Imam Besar Masjid Istiqlal itu bersyukur proses pertemuannya dengan KPK berjalan lancar. Ia juga mengapresiasi KPK yang memberikan ruang klarifikasi.
Nasaruddin berharap langkah yang diambilnya dapat menjadi contoh bagi jajaran Kementerian Agama maupun seluruh penyelenggara negara dalam upaya pencegahan gratifikasi dan pemberantasan korupsi.
“Mudah-mudahan bisa menjadi pembelajaran bagi teman-teman lain. Mari kita mencoba untuk mendukung seluruh gagasan yang telah kita sosialisasikan, terutama dari KPK. Mari kita menjadi penyelenggara yang baik,” ajaknya.
Ia juga mengingatkan agar setiap potensi yang dianggap syubhat atau meragukan segera dilaporkan. “Laporkan apapun yang mungkin syubhat buat kita. Laporkan apa adanya. Kita jangan khawatir. Mudah-mudahan hal pelaporan ini adalah contoh yang baik untuk siapapun juga yang sebagai penyelenggara negara,” sambungnya.
Pujian dari Jubir KPK
Juru Bicara KPK Budi Prasetyo menyampaikan bahwa pelaporan dugaan gratifikasi sejak awal oleh Menteri Agama merupakan teladan positif bagi seluruh penyelenggara negara. Menurutnya, langkah tersebut menjadi bagian dari mitigasi awal potensi konflik kepentingan.

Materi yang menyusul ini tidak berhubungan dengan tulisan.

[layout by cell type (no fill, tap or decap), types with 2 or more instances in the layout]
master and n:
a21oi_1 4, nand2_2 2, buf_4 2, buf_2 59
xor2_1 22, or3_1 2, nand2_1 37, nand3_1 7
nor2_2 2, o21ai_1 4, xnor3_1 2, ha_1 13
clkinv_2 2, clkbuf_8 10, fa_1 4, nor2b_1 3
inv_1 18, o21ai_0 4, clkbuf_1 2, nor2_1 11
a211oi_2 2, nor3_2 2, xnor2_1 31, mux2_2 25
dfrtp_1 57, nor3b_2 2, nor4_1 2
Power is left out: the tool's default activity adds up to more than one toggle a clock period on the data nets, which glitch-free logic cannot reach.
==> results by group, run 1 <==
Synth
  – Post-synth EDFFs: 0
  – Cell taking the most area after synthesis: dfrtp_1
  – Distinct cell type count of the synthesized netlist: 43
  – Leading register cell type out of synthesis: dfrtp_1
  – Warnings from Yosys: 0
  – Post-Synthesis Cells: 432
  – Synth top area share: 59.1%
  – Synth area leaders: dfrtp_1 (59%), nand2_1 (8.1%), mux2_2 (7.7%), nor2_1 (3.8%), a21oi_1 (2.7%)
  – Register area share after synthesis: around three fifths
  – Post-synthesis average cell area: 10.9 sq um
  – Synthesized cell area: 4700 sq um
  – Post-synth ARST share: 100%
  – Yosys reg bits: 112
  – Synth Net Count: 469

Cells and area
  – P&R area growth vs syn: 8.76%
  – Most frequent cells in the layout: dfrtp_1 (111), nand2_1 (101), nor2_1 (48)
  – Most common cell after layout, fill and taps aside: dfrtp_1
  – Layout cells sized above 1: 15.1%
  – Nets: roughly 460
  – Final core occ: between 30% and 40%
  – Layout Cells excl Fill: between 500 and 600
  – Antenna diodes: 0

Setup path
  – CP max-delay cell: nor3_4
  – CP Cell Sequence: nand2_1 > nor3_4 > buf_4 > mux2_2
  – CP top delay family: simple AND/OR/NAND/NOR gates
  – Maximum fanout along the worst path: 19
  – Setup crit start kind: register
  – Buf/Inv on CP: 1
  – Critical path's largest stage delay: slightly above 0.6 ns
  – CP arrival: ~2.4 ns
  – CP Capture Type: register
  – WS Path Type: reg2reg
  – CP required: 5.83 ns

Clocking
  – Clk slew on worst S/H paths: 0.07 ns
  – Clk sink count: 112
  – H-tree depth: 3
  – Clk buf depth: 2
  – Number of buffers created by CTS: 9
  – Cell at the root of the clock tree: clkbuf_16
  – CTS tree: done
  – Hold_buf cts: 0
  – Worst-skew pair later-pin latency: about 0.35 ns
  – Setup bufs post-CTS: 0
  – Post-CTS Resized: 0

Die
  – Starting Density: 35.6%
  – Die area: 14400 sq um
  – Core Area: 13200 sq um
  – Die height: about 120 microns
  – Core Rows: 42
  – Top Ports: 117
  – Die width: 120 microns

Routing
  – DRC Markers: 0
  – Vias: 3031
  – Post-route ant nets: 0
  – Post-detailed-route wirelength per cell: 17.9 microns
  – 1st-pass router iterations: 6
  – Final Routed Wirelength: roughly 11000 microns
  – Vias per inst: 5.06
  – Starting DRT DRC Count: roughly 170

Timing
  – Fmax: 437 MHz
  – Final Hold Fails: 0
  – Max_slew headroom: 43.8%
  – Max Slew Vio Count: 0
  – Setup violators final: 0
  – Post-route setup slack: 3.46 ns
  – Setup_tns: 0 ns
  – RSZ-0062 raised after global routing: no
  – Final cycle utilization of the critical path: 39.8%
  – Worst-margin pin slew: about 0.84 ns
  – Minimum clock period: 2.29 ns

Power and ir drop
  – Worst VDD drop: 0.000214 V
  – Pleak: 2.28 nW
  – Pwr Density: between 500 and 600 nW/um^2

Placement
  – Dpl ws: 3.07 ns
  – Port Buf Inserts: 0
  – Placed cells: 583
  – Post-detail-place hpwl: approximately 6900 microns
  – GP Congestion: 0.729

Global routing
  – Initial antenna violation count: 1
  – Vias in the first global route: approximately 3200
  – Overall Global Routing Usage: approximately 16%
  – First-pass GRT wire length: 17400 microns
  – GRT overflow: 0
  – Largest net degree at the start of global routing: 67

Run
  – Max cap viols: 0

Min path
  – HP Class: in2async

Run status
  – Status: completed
[src/rtl/ospi_flash_arbiter.sv]
// ospi_flash_arbiter: two-requester round-robin arbiter driving a read/write/erase flash strobe interface
module ospi_flash_arbiter #(
    parameter int WIDTH     = 8,
    parameter int RD_LAT    = 2,
    parameter int ERASE_CYC = 16
) (
    input  logic               clk,
    input  logic               reset_n,
    input  logic [1:0]         req,
    input  logic [3:0]         op,
    input  logic [2*WIDTH-1:0] addr,
    input  logic [2*WIDTH-1:0] wdata,
    output logic [1:0]         ack,
    output logic               err,
    output logic [WIDTH-1:0]   rdata,
    output logic               busy,
    output logic               read_enable,
    output logic               write_enable,
    output logic               erase_enable,
    output logic [WIDTH-1:0]   address,
    output logic [WIDTH-1:0]   data_in,
    input  logic [WIDTH-1:0]   data_out
);
    localparam int MAXC = (RD_LAT > ERASE_CYC) ? RD_LAT : ERASE_CYC;
    localparam int CW   = $clog2(MAXC + 1);

    typedef enum logic [1:0] {S_IDLE, S_ISSUE, S_WAIT, S_DONE} state_t;

    state_t          r_state;
    logic [CW-1:0]   r_cnt;
    logic [1:0]      r_op;
    logic            r_win;
    logic            r_last;
    logic            w_win;
    logic [1:0]      w_op;
    logic [WIDTH-1:0] w_addr;
    logic [WIDTH-1:0] w_wdata;

    // Winner selection: on a tie the requester not granted last time wins
    always_comb begin
        w_win   = (req == 2'b11) ? ~r_last : req[1];
        w_op    = w_win ? op[3:2] : op[1:0];
        w_addr  = w_win ? addr[WIDTH +: WIDTH] : addr[0 +: WIDTH];
        w_wdata = w_win ? wdata[WIDTH +: WIDTH] : wdata[0 +: WIDTH];
    end

    // Transaction FSM with registered strobes, ack and flash bus
    always_ff @(posedge clk or negedge reset_n) begin
        if (!reset_n) begin
            r_state      <= S_IDLE;
            r_cnt        <= '0;
            r_op         <= 2'b00;
            r_win        <= 1'b0;
            r_last       <= 1'b1;
            ack          <= 2'b00;
            err          <= 1'b0;
            rdata        <= '0;
            busy         <= 1'b0;
            read_enable  <= 1'b0;
            write_enable <= 1'b0;
            erase_enable <= 1'b0;
            address      <= '0;
            data_in      <= '0;
        end else begin
            ack          <= 2'b00;
            err          <= 1'b0;
            read_enable  <= 1'b0;
            write_enable <= 1'b0;
            erase_enable <= 1'b0;
            case (r_state)
                S_IDLE: if (|req) begin
                    r_win   <= w_win;
                    r_op    <= w_op;
                    address <= w_addr;
                    data_in <= w_wdata;
                    busy    <= 1'b1;
                    if (w_op == 2'b11) begin
                        r_state <= S_DONE;
                        ack     <= w_win ? 2'b10 : 2'b01;
                        err     <= 1'b1;
                    end else begin
                        r_state      <= S_ISSUE;
                        read_enable  <= (w_op == 2'b00);
                        write_enable <= (w_op == 2'b01);
                        erase_enable <= (w_op == 2'b10);
                    end
                end
                S_ISSUE: begin
                    r_cnt   <= (r_op == 2'b00) ? CW'(RD_LAT) : (r_op == 2'b01) ? CW'(1) : CW'(ERASE_CYC);
                    r_state <= S_WAIT;
                end
                S_WAIT: begin
                    r_cnt <= r_cnt - CW'(1);
                    if (r_cnt == CW'(1)) begin
                        r_state <= S_DONE;
                        ack     <= r_win ? 2'b10 : 2'b01;
                        if (r_op == 2'b00) rdata <= data_out;
                    end
                end
                S_DONE: begin
                    r_last  <= r_win;
                    r_state <= S_IDLE;
                    busy    <= 1'b0;
                end
                default: r_state <= S_IDLE;
            endcase
        end
    end
endmodule

[config.mk]
export PLATFORM = sky130hd
export DESIGN_NAME = ospi_flash_arbiter
export DESIGN_NICKNAME = d
export VERILOG_FILES = /design/src/rtl/ospi_flash_arbiter.sv
export SDC_FILE = /design/constraint.sdc
export NUM_CORES = 1
export LEC_CHECK = 0
export CAP_MARGIN = 10
export CELL_PAD_IN_SITES_DETAIL_PLACEMENT = 1
export CELL_PAD_IN_SITES_GLOBAL_PLACEMENT = 1
export CORE_MARGIN = 3
export CORE_UTILIZATION = 42
export DETAILED_ROUTE_END_ITERATION = 10
export DONT_BUFFER_PORTS = 1
export PLACE_DENSITY_LB_ADDON = 0.08
export SLEW_MARGIN = 30
export SYNTH_ARGS = -nofsm -noshare
export SYNTH_HDL_FRONTEND = slang
export SYNTH_SLANG_ARGS = --single-unit
export TNS_END_PERCENT = 20
[constraint.sdc]
create_clock -name clk -period 1.81 [get_ports clk]
set_clock_uncertainty 0.05 [all_clocks]
set_input_delay 0.2715 -clock clk [delete_from_list [all_inputs] [get_ports clk]]
set_output_delay 0.2715 -clock clk [all_outputs]
set_load 0.01 [all_outputs]
; Yosys cells after proc, flatten, opt, wreduce, memory -nomap -nowiden
; Cells that the tools add are included.
[word_totals]
regBits = 42
input_bits = 48
output_inout_bits = 31
[classes]
add_sub_neg = 1
eq_ne = 11
mux = 31
n_bitwise = 1
n_reduce_logical = 10
[op_table]
columns = op, count
row1 = $mux W2, 9
row2 = $mux W8, 2
row3 = $mux W1, 14
row4 = $eq A2 B2 Y1 const B, 5
row5 = $mux W5, 2
row6 = $pmux W5 S2, 1
row7 = $pmux W2 S4, 1
row8 = $eq A2 B1 Y1 const B, 3
row9 = $logic_not A2 Y1, 3
row10 = $reduce_and A2 Y1, 3
row11 = $eq A5 B1 Y1 const B, 1
row12 = $sub A5 B1 Y5 const B, 1
row13 = $ne A2 B2 Y1 const B, 2
row14 = $pmux W2 S2, 1
row15 = $reduce_bool A2 Y1, 2
row16 = $reduce_and A3 Y1, 1
row17 = $pmux W1 S2, 1
row18 = $reduce_or A2 Y1, 1
row19 = $not A1 Y1, 1

; Longest topological paths before layout
[logic_depth]
depth_word = 7
depth_mapped = 7
ltp_nobuf = 6

; Worst setup path before layout
; No wires, ideal clock.
[synth_timing]
path_kind = register -> register
start = register r_cnt[1]
end = register rdata[0]
setup_ps = 125
t_arrival_ps = 1618
setup_slack_ps = 17
path_stages_with_launch = 8
path_buffers = 1
path_cell_list = dfrtp_1 inv_1 ha_1 nor4b_2 nand2_1 or3_1 buf_6 mux2_4
[synth_between]
elab_chain_len = 2
[synth_rtl]
columns = element, line
row1 = start: declaration, 30  ; logic [CW-1:0] r_cnt;
row2 = start signal: assignment, 89  ; r_cnt <= (r_op == 2'b00) ? CW'(RD_LAT) : (r_op == 2'b01) ? CW'(1) : CW'(ERASE_CYC);
row3 = start signal: assignment, 93  ; r_cnt <= r_cnt - CW'(1);
row4 = $eq A5 B1 Y1, 94  ; if (r_cnt == CW'(1)) begin
row5 = $reduce_and A3 Y1 (no source line), -
row6 = end signal: assignment, 97  ; if (r_op == 2'b00) rdata <= data_out;
row7 = end: declaration, 15  ; output logic [WIDTH-1:0] rdata,
; Every way passes these cells.
; A chain may end at the register's enable or synchronous reset.

; Final worst setup path
[layout_timing]
start = register r_cnt[1]
end = register rdata[7]
; The elaborated chain is that of the path after synthesis.

==> summary.md <==
| Metric | Value |
|---|---|
| Sinks on the clock net | 42 |
| Min Tclk post-route | 1.91 ns |
| Mapped Area | between 2000 and 2500 um^2 |
| Vias/cell | approximately 5.7 |
| Number of enable flip-flop cells after synthesis | 0 |
| NumNets Final | between 200 and 300 |
| Worst hold start | data_out[6] |
| Final Util | 0.523 |
| Failing checks | negative setup slack |
| Initial Utilization | 0.447 |
| Final Cycle Share | 1.06 |
| Worst reg-to-reg path cell count | 7 |
| Worst-path clk slew | 0.08 ns |
| CP max FO | 8 |
| Max Fclk | 0.523 GHz |
| Initial drt markers | 92 |
| Kind of critical path | reg2reg |
| Rel. slew slack | 0.698 |
| Core Box Area | approximately 4500 um^2 |
| Hold crit path type | in2reg |
| Yosys Warn Count | 0 |
| Yosys cell types | 36 |
| Largest net degree at the start of global routing | between 40 and 50 |
| Status | finished with violations |
| Post-synth top flop | dfrtp_1 |
| Die X | 75.0 um |
| Area leader, netlist | dfrtp_1 |
| Layout area overhead | 16.9% |
| # rows | 24 |
| Placed inst area | about 2100 um^2 |
| Gate Count Post-Synth | about 180 |
| Max Root-Sink Buffers | 2 |
| Post-synth top area share | 0.513 |
| Critical Path Source Type | flop |
| Layout cell share with drive strength beyond 1 | 0.201 |
| PortBufs | 0 |
| Total leakage power | 1.10 nW |
| Final worst slack | -0.102 ns |
| DRC | 0 |
| Final HPWL DP | around 3.4 mm |
| Synthesized net count | ~240 |
| FF-to-FF End | rdata[7]$_DFFE_PN0P_ |
| RSZ-0062 raised after global routing | yes |
| Final GP Congestion | between 0.7 and 0.8 |
| Die Y-Extent | about 75 um |
| Post-route ant nets | 0 |
| Endpoints failing hold | 0 |
| Root Buffer | clkbuf_8 |
| Total CTS buffers | 5 |
| Asr flop ratio synth | 1.00 |
| Post-route total power | 4.21 mW |
| Vias in the first global route | 1495 |
| Most frequent cell after synthesis | dfrtp_1 |
| Bufs and invs on worst path | 2 |
| Crit end category | flop |
| Peak supply drop | a little under 0.8 mV |
| Max Slew Vio Count | 0 |
| FF-to-FF setup slack | -0.10 ns |
| CTS tree | yes |
| Ant diodes | 0 |
| Finish-stage setup viols | 9 |
| CP Cell Sequence | inv_2 > ha_4 > nor4b_4 > nand2_1 > or3_1 > buf_6 > mux2_4 |
| TritonRoute pass-1 iters | 4 |
| Die Area | around 5600 um^2 |
| H-tree Lvls | 2 |
| Flops & latches, synth | 42 |
| Register area share after synthesis | 0.526 |
| Synth cell count leaders | dfrtp_1 (41), o21ai_0 (25), nand2_1 (24), mux2i_1 (19), inv_1 (9) |
| Slew @ Worst Pin | around 0.45 ns |
| Final Instance Area | 2340 um^2 |
| Pwr per Cell Area | 1800 nW/um^2 |
| Worst Hold End | rdata[6]$_DFFE_PN0P_ |
| R2r startpoint | r_cnt[1]$_DFFE_PN0P_ |
| Top Family by Delay on Critical Path | simple AND/OR/NAND/NOR gates |
| Fin Hold WS | 0.0733 ns |
| Wire per inst | 18.7 um |
| Hold path depth | 1 |
| Worst Path Required | between 1.5 and 2 ns |
| Crit-path slowest cell | dfrtp_1 |
| Vias | 1423 |
| GRT Overall Usage | 0.171 |
| Setup TNS | -0.829 ns |
| First-pass GRT wire length | 7.27 mm |
| Initial antenna violation count | 0 |
| Max-cap violations | 0 |
| Critical path arrival | a little over 2 ns |
| Slowest stage delay, CP | 0.40 ns |
| Worst-Skew Late Latency | about 0.29 ns |
| Average size of a mapped cell | approximately 11 um^2 |
| WL final | between 4 and 5 mm |
| Grt total ovfl | 0 |
| Largest cells by area after synthesis | dfrtp_1 (51%), mux2i_1 (9.5%), o21ai_0 (6.3%), mux2_4 (6.0%), nand2_1 (4.5%) |
| Top-Level Pins | 79 |
==> cell families (layout without fill, tap and decap cells) <==
kind of cell	Yosys count	in the layout	synth area share
mux	28	28	0.161
simple gates	47	47	0.114
buf+inv	19	34	0.0425
flops	42	42	0.526
fa+ha+maj	5	5	0.0313
compound gates	43	43	0.126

“Kita lakukan pencegahan-pencegahan khususnya terkait konflik kepentingan yang barangkali ke depan akan muncul,” kata Budi.
Ia menggarisbawahi tiga poin penting dari kedatangan Menag. Pertama, komitmen kuat seorang menteri sebagai penyelenggara negara dalam memberantas korupsi, khususnya melalui pelaporan gratifikasi sejak dini.
Kedua, sikap tersebut menjadi contoh positif tidak hanya di lingkungan Kementerian Agama, tetapi juga bagi seluruh penyelenggara negara dan aparatur sipil negara (ASN) di Indonesia.
“Ketiga, ini menjadi edukasi kepada masyarakat dan pihak swasta agar tidak memberikan suatu hadiah atau bentuk lainnya kepada penyelenggara negara atau ASN,” tandasnya.